El hallazgo del órgano permitió analizarlo y probar que la víctima murió por causas naturales y no por una agresión.

Instituto de Medicina Legal.
Instituto de Medicina Legal

La Fiscalía Provincial de Zaragoza ha abierto una investigación para determinar si la forense del Instituto de Medicina Legal de Aragón (IMLA) Teresa R. V. pudo incurrir en un delito de falsedad al ocultar a una juez de Calatayud que había extraído y conservado en formol el corazón de la víctima de un supuesto homicidio acaecido en Calatayud. El hallazgo posterior de la víscera resultó fundamental para la investigación, ya que su análisis probó que la muerte de esta persona no fue consecuencia de la agresión sufrida (como parecía apuntar el informe de autopsia elaborado por la investigada), sino de su grave patología cardíaca. De hecho, con esta información, la titular del Juzgado de Instrucción número 2 de Calatayud decidió archivar la causa abierta contra Jesús L. M., decisión que confirmó en septiembre la Audiencia Provincial.

La juez supo que el corazón del fallecido había sido extraído del cuerpo y conservado por la forense porque se lo comunicó un policía que estuvo presente en la necropsia. Tal revelación causó una enorme sorpresa a la instructora del caso, puesto que la propia investigada se lo había negado por escrito. "(...) En la autopsia no se recogieron muestras. Las características de la hemorragia, los antecedentes y medicación las hacía innecesarias", explicaba en un escrito de aclaración fechado el 17 de mayo de 2016.

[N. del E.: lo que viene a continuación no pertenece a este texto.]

File: config.mk
export PLATFORM = sky130hd
export DESIGN_NAME = argmax_stage
export DESIGN_NICKNAME = d
export VERILOG_FILES = /design/src/rtl/nn_pkg.sv /design/src/rtl/argmax_cmp.sv /design/src/rtl/argmax_stage.sv
export SDC_FILE = /design/constraint.sdc
export NUM_CORES = 1
export LEC_CHECK = 0
export CAP_MARGIN = 30
export CORE_MARGIN = 2
export CORE_UTILIZATION = 58
export CTS_CLUSTER_DIAMETER = 40
export DETAILED_ROUTE_END_ITERATION = 6
export PLACE_DENSITY = 0.95
export RECOVER_POWER = 100
export SYNTH_ARGS = -nofsm -noshare
export SYNTH_HDL_FRONTEND = slang
export SYNTH_HIERARCHICAL = 1
export SYNTH_SLANG_ARGS = --single-unit
File: constraint.sdc
create_clock -name clk -period 8.3 [get_ports clk]
set_input_delay 0.83 -clock clk [delete_from_list [all_inputs] [get_ports clk]]
set_output_delay 0.83 -clock clk [all_outputs]
set_load 0.01 [all_outputs]
File: src/rtl/nn_pkg.sv
// Shared types for the network tail: word width and the signed word type
// used by the layer blocks and the arg-max stage.
package nn_pkg;

  localparam int NN_T = 16;

  typedef logic signed [NN_T-1:0] word_t;

  // Index/counter width for a K-word vector; never narrower than one bit.
  function automatic int idx_width(input int k);
    return (k > 1) ? $clog2(k) : 1;
  endfunction

endpackage

File: src/rtl/argmax_cmp.sv
// Picks the larger of two (value, index) pairs; the first operand wins ties,
// so an earlier index is kept when values are equal.
module argmax_cmp #(
  parameter int T  = 16,
  parameter int IW = 3
) (
  input  logic signed [T-1:0]  a_val,
  input  logic        [IW-1:0] a_idx,
  input  logic signed [T-1:0]  b_val,
  input  logic        [IW-1:0] b_idx,
  output logic signed [T-1:0]  y_val,
  output logic        [IW-1:0] y_idx
);

  logic take_b;

  assign take_b = (b_val > a_val);
  assign y_val  = take_b ? b_val : a_val;
  assign y_idx  = take_b ? b_idx : a_idx;

endmodule

File: src/rtl/argmax_stage.sv
// Streaming arg-max over K-word vectors with a single registered result
// slot; the next vector streams in while the previous result waits.
module argmax_stage
  import nn_pkg::*;
#(
  parameter int K    = 8,
  parameter int T    = NN_T,
  parameter int logK = idx_width(K)
) (
  input  logic                clk,
  input  logic                reset,
  input  logic                s_valid,
  output logic                s_ready,
  input  logic signed [T-1:0] data_in,
  output logic                m_valid,
  input  logic                m_ready,
  output logic [logK-1:0]     idx_out,
  output logic signed [T-1:0] max_out
);

  localparam logic [logK-1:0] LAST = logK'(K - 1);

  logic [logK-1:0]     cnt;
  logic [logK-1:0]     best_idx;
  logic signed [T-1:0] best;

  logic [logK-1:0]     sel_idx;
  logic signed [T-1:0] sel_val;
  logic [logK-1:0]     win_idx;
  logic signed [T-1:0] win_val;

  logic first;
  logic last;
  logic s_xfer;
  logic m_xfer;

  assign first  = (cnt == '0);
  assign last   = (cnt == LAST);
  // Only the closing word can stall, and only behind an undrained result.
  assign s_ready = !reset && !(last && m_valid && !m_ready);
  assign s_xfer  = s_valid && s_ready;
  assign m_xfer  = m_valid && m_ready;

  argmax_cmp #(
    .T  (T),
    .IW (logK)
  ) u_cmp (
    .a_val (best),
    .a_idx (best_idx),
    .b_val (data_in),
    .b_idx (cnt),
    .y_val (sel_val),
    .y_idx (sel_idx)
  );

  // The first word of a vector seeds the running pair regardless of history;
  // with K=1 that word is also the result.
  assign win_val = first ? data_in : sel_val;
  assign win_idx = first ? '0      : sel_idx;

  always_ff @(posedge clk) begin
    if (reset) begin
      cnt      <= '0;
      best     <= '0;
      best_idx <= '0;
      m_valid  <= 1'b0;
      idx_out  <= '0;
      max_out  <= '0;
    end else begin
      if (s_xfer) begin
        best     <= win_val;
        best_idx <= win_idx;
        cnt      <= last ? '0 : cnt + logK'(1);
        if (last) begin
          idx_out <= win_idx;
          max_out <= win_val;
        end
      end
      if (s_xfer && last) begin
        m_valid <= 1'b1;
      end else if (m_xfer) begin
        m_valid <= 1'b0;
      end
    end
  end

endmodule

==> results of run 1 <==
[area by class of cell]
class	count	area (um2)
inverters	19	71.3
well taps	52	65.1
clock buffers	7	76.3
fillers	330	1290
flip-flops and latches	42	841
multi-input cells	176	1500
repair buffers	43	423
[cells in the mapped netlist, types with 3 or more instances]
master / instances / share of area
a211oi_1: 10 / 0.030
mux2_2: 8 / 0.036
a21oi_1: 23 / 0.046
nor2b_1: 3 / 0.0074
mux2i_1: 38 / 0.15
inv_1: 19 / 0.028
ha_1: 19 / 0.094
dfxtp_1: 42 / 0.33
buf_6: 4 / 0.018
nand2b_1: 25 / 0.062
buf_2: 4 / 0.0079
mux2_1: 14 / 0.062
a211oi_2: 7 / 0.035
nor2_1: 3 / 0.0045
clkbuf_1: 4 / 0.0059
nand2_1: 9 / 0.013
[sequential cells by signal, summed over array words and instances, names as in the netlist]
register,count
best,16
best_idx,3
cnt,3
idx_out,3
m_valid,1
max_out,16
[worst paths after layout]
| kind | from | end | slack [ns] | cells past startpoint |
|---|---|---|---|---|
| max | data_in[15] | best[15]$_SDFFE_PP0P_ | 3.58 | 10 |
| min | idx_out[0]$_SDFFE_PP0P_ | idx_out[0]$_SDFFE_PP0P_ | 0.48 | 2 |
| max reg2reg | best[7]$_SDFFE_PP0P_ | best[15]$_SDFFE_PP0P_ | 4.21 | 10 |
| min reg2reg | idx_out[0]$_SDFFE_PP0P_ | idx_out[0]$_SDFFE_PP0P_ | 0.48 | 2 |
[cell families after synthesis]
kind of cell,count (synthesis),share of synthesized area
multiplexers,60,0.248
AND/OR/NAND/NOR,49,0.113
AO/OA/AOI/OAI,48,0.143
flip-flops,42,0.333
buffers and inverters,35,0.0688
adder cells (fa/ha/maj),19,0.0940
[layer usage]
layer	track usage	vias to the layer above	routed length (um)
met5	0	-	0
met4	0.0726	0	101
met3	0.0577	12	277
met2	0.399	53	2590
met1	0.290	902	2350
li1	-	953	-
[power breakdown]
group          internal [mW]  switching [mW]  leakage [nW]
combinational         0.0712          0.0770         0.893
clock                 0.0580          0.0682        0.0383
sequential             0.215         0.00994         0.342
total                  0.344           0.155          1.27
[critical path, stage by stage]
cell           delay (ns)
dlygate4sd3_1        0.59
ha_1                 0.34
nand4_1              0.27
nor3_1               0.25
a211oi_1             0.11
nand2b_1             0.17
a21oi_1              1.39
mux2_1               0.40
mux2i_1              0.31
mux2i_1              0.18
[stage by stage]
step / std cells / cell area [um2] / utilization / setup WS (ns) / power, mW
final: 339 / 2970 / 0.697 / 3.58 / 0.499
after CTS: 339 / 3020 / 0.708 / 4.50 / 0.505
after detailed placement: 332 / 2940 / 0.690 / 4.29 / 0.379
after global placement: 330 / 2900 / 0.680 / 4.36 / 0.367
after floorplan: 253 / 2530 / - / 5.10 / 0.342
after global routing: 339 / 2970 / 0.697 / 3.33 / 0.528
==> flow_summary.json, run 1 <==
{
  "max_freq_mhz": 212,
  "finalClockSkew_ns": 0.00631,
  "clkTransAtPathRegs_ns": 0.08,
  "ys_seq_area_frac": 0.333,
  "synthArstFlopShare": 0,
  "grt-ovfl-total": 0,
  "syn_to_final_growth_pct": 17.5,
  "ys.flop_type": "dfxtp_1",
  "holdBufCountCts": 0,
  "finalHoldViolations": 0,
  "status": "finished with violations",
  "gp_congestion": 0.775,
  "initial_utilization": 0.593,
  "tns_ns": 0,
  "syn_area_mm2": 0.00253,
  "dr.pass1.iters": 4,
  "maxSlewHeadroom": -0.262,
  "clkLatencyLatePin_ns": 0.30,
  "powerDensity_mw_per_mm2": 168,
  "grt_usage": 0.234,
  "layout-drive-gt1-share": 0.0767,
  "via_per_inst": 5.66,
  "wire_per_inst_um": 15.7,
  "critPathCaptureType": "flop",
  "setup-violations-final": 0,
  "start_kind": "input port",
  "hpwl_mm": 3.73,
  "clkSinkCount": 42,
  "diodes": 0,
  "p_leak_nw": 1.27,
  "post_cts_resize_count": 0,
  "syn_inst": 253,
  "drtIter0Drc": 106,
  "rows": 24,
  "required_ns": 8.43,
  "mostFrequentLayoutCells": "dfxtp_1 (42), mux2i_1 (38), nand2b_1 (25), a21oi_1 (24), dlygate4sd3_1 (24)",
  "antenna_found_initial": 0,
  "grt_max_degree": 46,
  "fp.dieH_um": 70.0,
  "max_cap_viol_count": 2,
  "drt-total-wl_mm": 5.31,
  "ir_drop_mv": 0.0959,
  "ys_warn_count": 6,
  "die_area_mm2": 0.00490,
  "period_needed_ns": 4.72,
  "violations": "capacitance limit, slew limit",
  "final_common_cell": "dfxtp_1",
  "nets": 326,
  "ys_types": 33,
  "holdWs_ns": 0.479,
  "rsz0062_at_grt": "false",
  "syn_area_per_cell_um2": 9.99,
  "post_cts_buffers": 0,
  "ios": 41,
  "maxSlewViolCount": 66,
  "first_global_vias": 1999,
  "grt_pass1_wl_mm": 9.25,
  "synth_edf_count": 0,
  "dieWidth_um": 70.0,
  "ys_ff_latch": 42,
  "hp-class": "reg -> reg",
  "coreArea_mm2": 0.00426,
  "numCtsBuffers": 5,
  "fin_crit_sh": 0.569,
  "cts_buffer_depth": 2,
  "path_class": "in -> reg",
  "vias": 1920,
  "h-tree-depth": 2,
  "syn_nets": 292,
  "drc_errors": 0,
  "cts_tree": "yes",
  "worstMarginPinSlew_ns": 1.89,
  "crit_path_max_fanout": 19,
  "port_buffers": 40,
  "postRouteAntennaNets": 0,
  "cts-root-buf": "clkbuf_8",
  "crit_arrival_ns": 4.85
}
No activity file was read; power rests on OpenSTA's default activity.
==> inputs of run 2 (changes only) <==
--- a/config.mk
+++ b/config.mk
@@ -7,10 +7,10 @@
 export LEC_CHECK = 0
 export CAP_MARGIN = 30
 export CORE_MARGIN = 2
-export CORE_UTILIZATION = 58
+export CORE_UTILIZATION = 48
 export CTS_CLUSTER_DIAMETER = 40
 export DETAILED_ROUTE_END_ITERATION = 6
-export PLACE_DENSITY = 0.95
+export PLACE_DENSITY = 0.88
 export RECOVER_POWER = 100
 export SYNTH_ARGS = -nofsm -noshare
 export SYNTH_HDL_FRONTEND = slang
==> constraint.sdc (replaced) <==
create_clock -name clk -period 4.2 [get_ports clk]
set_input_delay 0.42 -clock clk [delete_from_list [all_inputs] [get_ports clk]]
set_output_delay 0.42 -clock clk [all_outputs]
set_load 0.01 [all_outputs]
==> flow_summary.json, run 2 (synthesis results as in run 1) <==
{
  "die_area_mm2": 0.00586,
  "grt_usage": 0.200,
  "drtIter0Drc": 98,
  "rows": 26,
  "final-seq-area_um2": 841,
  "placed_area_mm2": 0.00296,
  "maxSlewViolCount": 0,
  "max_cap_viol_count": 0,
  "start_kind": "input port",
  "first_global_vias": 1996,
  "p_leak_nw": 1.30,
  "max_freq_mhz": 275,
  "crit_path_max_fanout": 19,
  "finalHoldViolations": 0,
  "antenna_found_initial": 0,
  "port_buffers": 40,
  "fin_crit_sh": 0.866,
  "path_class": "in -> reg",
  "postRouteAntennaNets": 0,
  "grt_pass1_wl_mm": 9.47,
  "maxSlewHeadroom": 0.247,
  "worstMarginPinSlew_ns": 1.13,
  "initial_utilization": 0.495,
  "diodes": 0,
  "ir_drop_mv": 0.184,
  "syn_to_final_growth_pct": 20.3,
  "design_area_mm2": 0.00304,
  "status": "finished, final reports clean",
  "dieWidth_um": 76.6,
  "post_cts_resize_count": 0,
  "holdPathStages": 2,
  "multi_input_area_mm2": 0.00149,
  "grt_max_degree": 27,
  "holdWs_ns": 0.477,
  "wl_met2_mm": 2.66,
  "fillers": 452,
  "nets": 326,
  "top_layer_used": "met4",
  "holdBufCountCts": 0,
  "clkLatencyLatePin_ns": 0.30,
  "wl_met1_mm": 2.46,
  "met3_length_um": 215,
  "via_per_inst": 5.42,
  "numCtsBuffers": 5,
  "clkTransAtPathRegs_ns": 0.08,
  "rsz0062_at_grt": "false",
  "period_needed_ns": 3.64,
  "critPathCaptureType": "flop",
  "tns_ns": 0,
  "grt-ovfl-total": 0,
  "rr_worst_depth": 10,
  "dr.pass1.iters": 6,
  "h-tree-depth": 2,
  "setup-violations-final": 0,
  "cts_buffer_depth": 2,
  "post_cts_buffers": 0,
  "required_ns": 4.36,
  "mostFrequentLayoutCells": "dfxtp_1 (42), mux2i_1 (38), nand2b_1 (25), a21oi_1 (23), dlygate4sd3_1 (23)",
  "largestRegisters": "best (16), max_out (16)",
  "clkSinkCount": 42,
  "layout-drive-gt1-share": 0.0871,
  "final_common_cell": "dfxtp_1",
  "gp_congestion": 0.774,
  "hpwl_mm": 3.75,
  "fp.dieH_um": 76.6,
  "vias": 1934,
  "finalClockSkew_ns": 0.00900,
  "ios": 41,
  "crit_arrival_ns": 3.80,
  "drt-total-wl_mm": 5.42,
  "coreArea_mm2": 0.00511,
  "hp-class": "reg -> reg",
  "cts-root-buf": "clkbuf_8",
  "cts_tree": "yes",
  "powerDensity_mw_per_mm2": 354,
  "wire_per_inst_um": 15.2,
  "drc_errors": 0
}
run 2: cell count changes in the layout (fill, tap and decap cells not counted), moves of 2 or more:
| cell | change |
|---|---|
| buf_4 | +2 |
| clkbuf_1 | -4 |
| a211oi_2 | -2 |
| a211oi_1 | +2 |
run 2: metrics by stage:
step | cells | power, mW | utilization | worst slack, ns
2_1_floorplan | 253 | 0.676 | - | 1.41
3_3_place_gp | 349 | 0.727 | 0.573 | 0.703
3_5_place_dp | 350 | 0.755 | 0.579 | 0.616
4_1_cts | 357 | 1.09 | 0.601 | 0.885
5_1_grt | 357 | 1.13 | 0.596 | 0.379
6_report | 357 | 1.08 | 0.596 | 0.561
run 2: worst paths after layout:
check / startpoint / slack (ns) / end
setup / recovery: data_in[7] / 0.56 / best[15]$_SDFFE_PP0P_
hold / removal: idx_out[2]$_SDFFE_PP0P_ / 0.48 / idx_out[2]$_SDFFE_PP0P_
setup reg to reg: best[7]$_SDFFE_PP0P_ / 0.75 / best[15]$_SDFFE_PP0P_
hold reg to reg: idx_out[2]$_SDFFE_PP0P_ / 0.48 / idx_out[2]$_SDFFE_PP0P_
run 2: final cells by class:
cell class | count | area share
sequential | 42 | 0.276
timing repair buffer | 43 | 0.146
multi-input combinational | 176 | 0.489
tap | 70 | 0.0288
inverter | 19 | 0.0234
clock inverter | 1 | 0.00987
clock buffer | 6 | 0.0271
run 2: power breakdown:
| part | switching [mW] | internal, mW | leakage (nW) |
|---|---|---|---|
| clock | 0.141 | 0.190 | 0.0573 |
| combinational | 0.153 | 0.147 | 0.904 |
| sequential | 0.0199 | 0.425 | 0.342 |
run 2: critical path, stage by stage:
cell and delay, ns:
clkdlybuf4s50_1 0.45, ha_1 0.33, nand2_1 0.07, or3_1 0.43, a2111oi_4 0.32, o21ai_0 0.15, a21oi_2 0.87, mux2_1 0.40
mux2i_1 0.25, mux2i_1 0.11
run 2: metal layers:
metal  track usage  vias up
met5             0        -
met4        0.0782        0
met3        0.0427       11
met2         0.353       45
met1         0.236      919
li1              -      959
==> inputs of run 3 (changes only) <==
--- a/config.mk
+++ b/config.mk
@@ -7,12 +7,12 @@
 export LEC_CHECK = 0
 export CAP_MARGIN = 30
 export CORE_MARGIN = 2
-export CORE_UTILIZATION = 48
+export CORE_UTILIZATION = 47
 export CTS_CLUSTER_DIAMETER = 40
 export DETAILED_ROUTE_END_ITERATION = 6
+export GPL_TIMING_DRIVEN = 0
 export PLACE_DENSITY = 0.88
 export RECOVER_POWER = 100
 export SYNTH_ARGS = -nofsm -noshare
 export SYNTH_HDL_FRONTEND = slang
-export SYNTH_HIERARCHICAL = 1
 export SYNTH_SLANG_ARGS = --single-unit
==> flow_summary.json, run 3 <==
{
  "powerDensity_mw_per_mm2": 338,
  "ir_drop_mv": 0.207,
  "diodes": 0,
  "grt_pass1_wl_mm": 8.47,
  "max_cap_viol_count": 0,
  "swShare": 0.267,
  "hp-class": "reg -> reg",
  "syn_area_mm2": 0.00217,
  "via_per_inst": 5.71,
  "pre_cts_ws_ns": 1.21,
  "die_area_mm2": 0.00519,
  "ys_top_cells_by_area": "dfxtp_1 (39%), ha_1 (11%), mux2i_1 (8.7%)",
  "rr_worst_depth": 10,
  "cts-root-buf": "clkbuf_8",
  "ys_types": 36,
  "fp.dieH_um": 72.0,
  "hpwl_mm": 3.67,
  "maxSlewHeadroom": 0.558,
  "holdWs_ns": 0.483,
  "synth_edf_count": 0,
  "grt_usage": 0.205,
  "final_common_cell": "dfxtp_1",
  "pwr-share-clk": 0.341,
  "finalClockSkew_ns": 0.00670,
  "nets": 322,
  "max_freq_mhz": 297,
  "ys_seq_area_frac": 0.387,
  "p_leak_nw": 1.11,
  "grt-ovfl-total": 0,
  "path_class": "in -> reg",
  "start_kind": "input port",
  "syn_inst": 236,
  "postRouteAntennaNets": 0,
  "critPathLaunch": "data_in[15]",
  "drc_errors": 0,
  "cts_tree": "yes",
  "crit_arrival_ns": 3.53,
  "h-tree-depth": 2,
  "ys_ff_latch": 42,
  "initial_utilization": 0.493,
  "setup_ws_ns": 0.833,
  "post_cts_resize_count": 0,
  "tns_ns": 0,
  "reg2reg_slack_ns": 1.17,
  "setup-violations-final": 0,
  "maxSlewViolCount": 0,
  "rows": 24,
  "post_cts_buffers": 0,
  "r2r-end": "max_out[3]$_SDFFE_PP0P_",
  "internal_power_mw": 0.675,
  "port_buffers": 40,
  "crit_path_max_fanout": 10,
  "mostFrequentLayoutCells": "dfxtp_1 (42), inv_1 (25), a21oi_1 (25), o21ai_0 (22), dlygate4sd3_1 (22)",
  "syn_to_final_growth_pct": 25.4,
  "synth_most_common_cell": "dfxtp_1",
  "ys.flop_type": "dfxtp_1",
  "clkSinkCount": 42,
  "largestRegisters": "best (16), max_out (16)",
  "yosysTopAreaCell": "dfxtp_1",
  "p_seq_frac": 0.470,
  "gp_congestion": 0.934,
  "critPathCaptureType": "flop",
  "rsz0062_at_grt": "false",
  "first_global_vias": 1847,
  "drt-total-wl_mm": 5.05,
  "status": "finished, final reports clean",
  "grt_max_degree": 14,
  "coreArea_mm2": 0.00441,
  "endpoint": "max_out[3]$_SDFFE_PP0P_",
  "power.switching_mw": 0.245,
  "finalHoldViolations": 0,
  "worstMarginPinSlew_ns": 0.662,
  "clkLatencyLatePin_ns": 0.29,
  "period_needed_ns": 3.37,
  "fin_crit_sh": 0.802,
  "drtIter0Drc": 132,
  "fillers": 393,
  "r2r-start": "best[14]$_SDFFE_PP0P_",
  "antenna_found_initial": 0,
  "ys_top_cells_by_count": "dfxtp_1 (42), inv_1 (25), a21oi_1 (24), o21ai_0 (22)",
  "syn_area_per_cell_um2": 9.21,
  "ios": 41,
  "layout-drive-gt1-share": 0.0669,
  "holdBufCountCts": 0,
  "synthArstFlopShare": 0,
  "dr.pass1.iters": 4,
  "synth_top_area_share": 0.387,
  "p_comb_frac": 0.190,
  "vias": 1918,
  "wire_per_inst_um": 15.0,
  "clkTransAtPathRegs_ns": 0.08,
  "dieWidth_um": 72.0,
  "ys_warn_count": 0,
  "numCtsBuffers": 5,
  "cts_buffer_depth": 2,
  "required_ns": 4.36,
  "syn_nets": 275
}
==> run 3: layout make-up <==
class                      count  area, um2  share of cell area
clock inverter                 3       40.0              0.0147
timing repair buffer          40        400               0.147
multi-input combinational    155       1150               0.421
inverter                      26       97.6              0.0358
buffer                        13       65.1              0.0239
clock buffer                   5       68.8              0.0252
sequential                    42        841               0.308
tap                           52       65.1              0.0239
==> run 3: logic make-up (layout without fill, tap and decap cells) <==
| family | after synthesis | count (layout) | synth area share |
|---|---|---|---|
| compound gates | 73 | 73 | 0.217 |
| simple gates | 44 | 44 | 0.120 |
| flops | 42 | 42 | 0.387 |
| buf+inv | 39 | 87 | 0.0800 |
| fa+ha+maj | 19 | 19 | 0.109 |
| mux | 19 | 19 | 0.0875 |
==> run 3: layer usage <==
layer / GRT usage / vias up / wire length [um]
met3: 0.0403 / 12 / 238
met1: 0.268 / 912 / 2240
met2: 0.338 / 51 / 2480
met5: 0 / - / 0
met4: 0.0713 / 0 / 91
li1: - / 943 / -
==> run 3: through the flow <==
stage	std cells	power, mW	cell area, um2	util
2_1_floorplan	236	0.561	2170	-
3_3_place_gp	328	0.611	2640	0.598
3_5_place_dp	328	0.617	2640	0.598
4_1_cts	336	0.930	2750	0.623
5_1_grt	336	0.966	2730	0.618
6_report	336	0.920	2730	0.618
==> run 3: worst min path at each step <==
stage | startpoint | end | cells after the start
2_1_floorplan | best[0]$_SDFFE_PP0P_ | best[0]$_SDFFE_PP0P_ | 2
3_3_place_gp | idx_out[0]$_SDFFE_PP0P_ | idx_out[0]$_SDFFE_PP0P_ | 2
3_5_place_dp | idx_out[0]$_SDFFE_PP0P_ | idx_out[0]$_SDFFE_PP0P_ | 2
4_1_cts | idx_out[0]$_SDFFE_PP0P_ | idx_out[0]$_SDFFE_PP0P_ | 2
5_1_grt | idx_out[0]$_SDFFE_PP0P_ | idx_out[0]$_SDFFE_PP0P_ | 2
6_report | idx_out[1]$_SDFFE_PP0P_ | idx_out[1]$_SDFFE_PP0P_ | 2
==> run 3: power groups by stage <==
stage	Combinational [mW]	Sequential (mW)	Clock, mW
final	0.174	0.432	0.314
after floorplan	0.125	0.437	0
after detailed placement	0.176	0.441	0
after global routing	0.195	0.435	0.336
after CTS	0.180	0.432	0.318
after global placement	0.171	0.439	0
==> run 3: critical path, cell delays in order <==
cell           delay (ns)
dlygate4sd3_1        0.59
ha_1                 0.35
nand4_1              0.19
o221ai_1             0.14
a2bb2oi_1            0.15
a221o_2              0.33
a21oi_1              0.43
clkbuf_1             0.57
mux2i_1              0.28
a21oi_1              0.09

La sorpresiva información facilitada por el agente hizo que la juez reaccionara con inmediatez y diera un plazo de 24 horas al IMLA para que le confirmará si realmente se había conservado el corazón. El urgente requerimiento fue contestado por la responsable del Servicio de Patología, quien explicó a la magistrada que, efectivamente, en una estantería había un "bote de plástico blanco con cierre negro protegido por cinta de precinto marrón, conteniendo una víscera cardíaca diseccionada incluida en formol". Le contó también que en la etiqueta de dicho recipiente figuraba el nombre de la víctima del supuesto homicidio.

Confirmada la existencia del corazón, la juez ordenó su análisis en el laboratorio y la práctica de un segundo informe de autopsia en el que no participara Teresa R.V. Tras el archivo del caso, la propia instructora informó de lo sucedido a la Fiscalía Provincial para que actuara de oficio si lo consideraba oportuno.

Según ha podido saber HERALDO, la forense investigada y varios compañeros del Instituto de Medicina Legal de Aragón han sido llamado ya a declarar. En cualquier caso, la Fiscalía tiene un plazo de seis meses para estudiar el caso y decidir si lo remite a los juzgados de Zaragoza para que se judicialice.